── RECORDS TO USE

==> config.mk <==
export PLATFORM = sky130hd
export DESIGN_NAME = ps2_key_decoder
export DESIGN_NICKNAME = d
export VERILOG_FILES = /design/src/rtl/ps2_key_decoder.sv
export SDC_FILE = /design/constraint.sdc
export NUM_CORES = 1
export LEC_CHECK = 0
export BUFFER_PORTS_ARGS = -buffer_cell sky130_fd_sc_hd__buf_2
export CORE_ASPECT_RATIO = 0.8
export CORE_MARGIN = 2
export CORE_UTILIZATION = 40
export CTS_CLUSTER_DIAMETER = 150
export DETAILED_ROUTE_END_ITERATION = 10
export PLACE_DENSITY = 0.64
export SETUP_SLACK_MARGIN = 0.1
export SLEW_MARGIN = 20
export SYNTH_ARGS = -nofsm -noshare
export SYNTH_HDL_FRONTEND = slang
export SYNTH_SLANG_ARGS = --single-unit
==> constraint.sdc <==
create_clock -name pclk -period 2.8 [get_ports pclk]
set_input_delay 0.14 -clock pclk [delete_from_list [all_inputs] [get_ports pclk]]
set_output_delay 0.14 -clock pclk [all_outputs]
set_load 0.01 [all_outputs]
==> src/rtl/ps2_key_decoder.sv <==
// PS/2 keyboard frame receiver and scan-code decoder for the navigation keys.
// Emits one-cycle key events, the currently held scan code, and frame error pulses.
module ps2_key_decoder #(
    parameter int unsigned TIMEOUT_CYCLES = 65000
) (
    input  logic       pclk,
    input  logic       rst,
    input  logic       ps2_clk,
    input  logic       ps2_data,
    output logic [7:0] keycode,
    output logic [5:0] key,
    output logic       frame_err
);

    localparam int unsigned TMO_W   = $clog2(TIMEOUT_CYCLES + 1);
    localparam int unsigned FRAME_W = 10;
    localparam int unsigned BCNT_W  = 4;

    typedef enum logic [1:0] {
        IDLE  = 2'd0,
        SHIFT = 2'd1,
        CHECK = 2'd2
    } state_t;

    state_t               state;
    state_t               state_nx;
    logic                 ps2_clk_meta;
    logic                 ps2_clk_sync;
    logic                 ps2_clk_prev;
    logic                 ps2_data_meta;
    logic                 ps2_data_sync;
    logic [BCNT_W-1:0]    bit_cnt;
    logic [FRAME_W-1:0]   shift_reg;
    logic [TMO_W-1:0]     tmo_cnt;
    logic                 ext_flag;
    logic                 brk_flag;
    logic [5:0]           held;
    logic                 fall_c;
    logic                 timeout_c;
    logic                 frame_valid_c;
    logic [7:0]           code_c;
    logic [5:0]           map_c;

    // Synchronizers carry no reset; they settle while rst is held.
    always_ff @(posedge pclk) begin
        ps2_clk_meta  <= ps2_clk;
        ps2_clk_sync  <= ps2_clk_meta;
        ps2_clk_prev  <= ps2_clk_sync;
        ps2_data_meta <= ps2_data;
        ps2_data_sync <= ps2_data_meta;
    end

    assign fall_c        = ps2_clk_prev & ~ps2_clk_sync;
    assign code_c        = shift_reg[7:0];
    assign frame_valid_c = (^shift_reg[8:0]) & shift_reg[9];

    // Scan code to key index; the E0 prefix must match exactly.
    always_comb begin
        map_c = '0;
        if (ext_flag) begin
            case (code_c)
                8'h75:   map_c = 6'b000001;
                8'h72:   map_c = 6'b000010;
                8'h6B:   map_c = 6'b000100;
                8'h74:   map_c = 6'b001000;
                default: map_c = '0;
            endcase
        end else begin
            case (code_c)
                8'h5A:   map_c = 6'b010000;
                8'h76:   map_c = 6'b100000;
                default: map_c = '0;
            endcase
        end
    end

    always_ff @(posedge pclk) begin
        if (!rst) state <= IDLE;
        else      state <= state_nx;
    end

    always_comb begin
        state_nx  = state;
        timeout_c = 1'b0;
        case (state)
            IDLE: begin
                if (fall_c && !ps2_data_sync) state_nx = SHIFT;
            end
            SHIFT: begin
                if (fall_c) begin
                    if (bit_cnt == BCNT_W'(FRAME_W - 1)) state_nx = CHECK;
                end else if (tmo_cnt == TMO_W'(TIMEOUT_CYCLES - 1)) begin
                    state_nx  = IDLE;
                    timeout_c = 1'b1;
                end
            end
            CHECK:   state_nx = IDLE;
            default: state_nx = IDLE;
        endcase
    end

    // Frame datapath, prefix tracking and key event generation.
    always_ff @(posedge pclk) begin
        if (!rst) begin
            bit_cnt   <= '0;
            shift_reg <= '0;
            tmo_cnt   <= '0;
            ext_flag  <= 1'b0;
            brk_flag  <= 1'b0;
            held      <= '0;
            keycode   <= '0;
            key       <= '0;
            frame_err <= 1'b0;
        end else begin
            key       <= '0;
            frame_err <= 1'b0;
            case (state)
                IDLE: begin
                    bit_cnt <= '0;
                    tmo_cnt <= '0;
                end
                SHIFT: begin
                    if (fall_c) begin
                        shift_reg <= {ps2_data_sync, shift_reg[FRAME_W-1:1]};
                        bit_cnt   <= bit_cnt + BCNT_W'(1);
                        tmo_cnt   <= '0;
                    end else if (timeout_c) begin
                        frame_err <= 1'b1;
                        ext_flag  <= 1'b0;
                        brk_flag  <= 1'b0;
                        bit_cnt   <= '0;
                        shift_reg <= '0;
                        tmo_cnt   <= '0;
                    end else begin
                        tmo_cnt <= tmo_cnt + TMO_W'(1);
                    end
                end
                CHECK: begin
                    bit_cnt <= '0;
                    if (!frame_valid_c) begin
                        frame_err <= 1'b1;
                        ext_flag  <= 1'b0;
                        brk_flag  <= 1'b0;
                    end else if (code_c == 8'hE0) begin
                        ext_flag <= 1'b1;
                    end else if (code_c == 8'hF0) begin
                        brk_flag <= 1'b1;
                    end else begin
                        ext_flag <= 1'b0;
                        brk_flag <= 1'b0;
                        if (!brk_flag) begin
                            keycode <= code_c;
                            key     <= map_c & ~held;
                            held    <= held | map_c;
                        end else begin
                            held <= held & ~map_c;
                            if (code_c == keycode) keycode <= '0;
                        end
                    end
                end
                default: bit_cnt <= '0;
            endcase
        end
    end

endmodule
File: config.mk
export PLATFORM = sky130hd
export DESIGN_NAME = exec_ctrl
export DESIGN_NICKNAME = d
export VERILOG_FILES = /design/src/rtl/exec_ctrl.sv
export SDC_FILE = /design/constraint.sdc
export NUM_CORES = 1
export LEC_CHECK = 0
export BUFFER_PORTS_ARGS = -buffer_cell sky130_fd_sc_hd__clkbuf_2
export CELL_PAD_IN_SITES_DETAIL_PLACEMENT = 2
export CELL_PAD_IN_SITES_GLOBAL_PLACEMENT = 2
export CORE_UTILIZATION = 25
export CTS_BUF_LIST = sky130_fd_sc_hd__clkbuf_4
export DETAILED_ROUTE_END_ITERATION = 6
export HOLD_SLACK_MARGIN = 0.06
export PLACE_DENSITY_LB_ADDON = 0.1
export SETUP_SLACK_MARGIN = 0.05
export SYNTH_ARGS = -nofsm -noshare
export SYNTH_HDL_FRONTEND = slang
export SYNTH_SLANG_ARGS = --single-unit
File: constraint.sdc
create_clock -name clk -period 2.42 [get_ports clk]
set_input_delay 0.121 -clock clk [delete_from_list [all_inputs] [get_ports clk]]
set_output_delay 0.121 -clock clk [all_outputs]
set_load 0.03 [all_outputs]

────

### EXERCISE OBJECTIVE
After locating the line with "end else if (code_c == 8'hE0)" in the material above, return it and each line after it exactly, ending at the line with "brk_flag <= 1'b0;".

### TASK SOLUTION
                    end else if (code_c == 8'hE0) begin
                        ext_flag <= 1'b1;
                    end else if (code_c == 8'hF0) begin
                        brk_flag <= 1'b1;
                    end else begin
                        ext_flag <= 1'b0;
                        brk_flag <= 1'b0;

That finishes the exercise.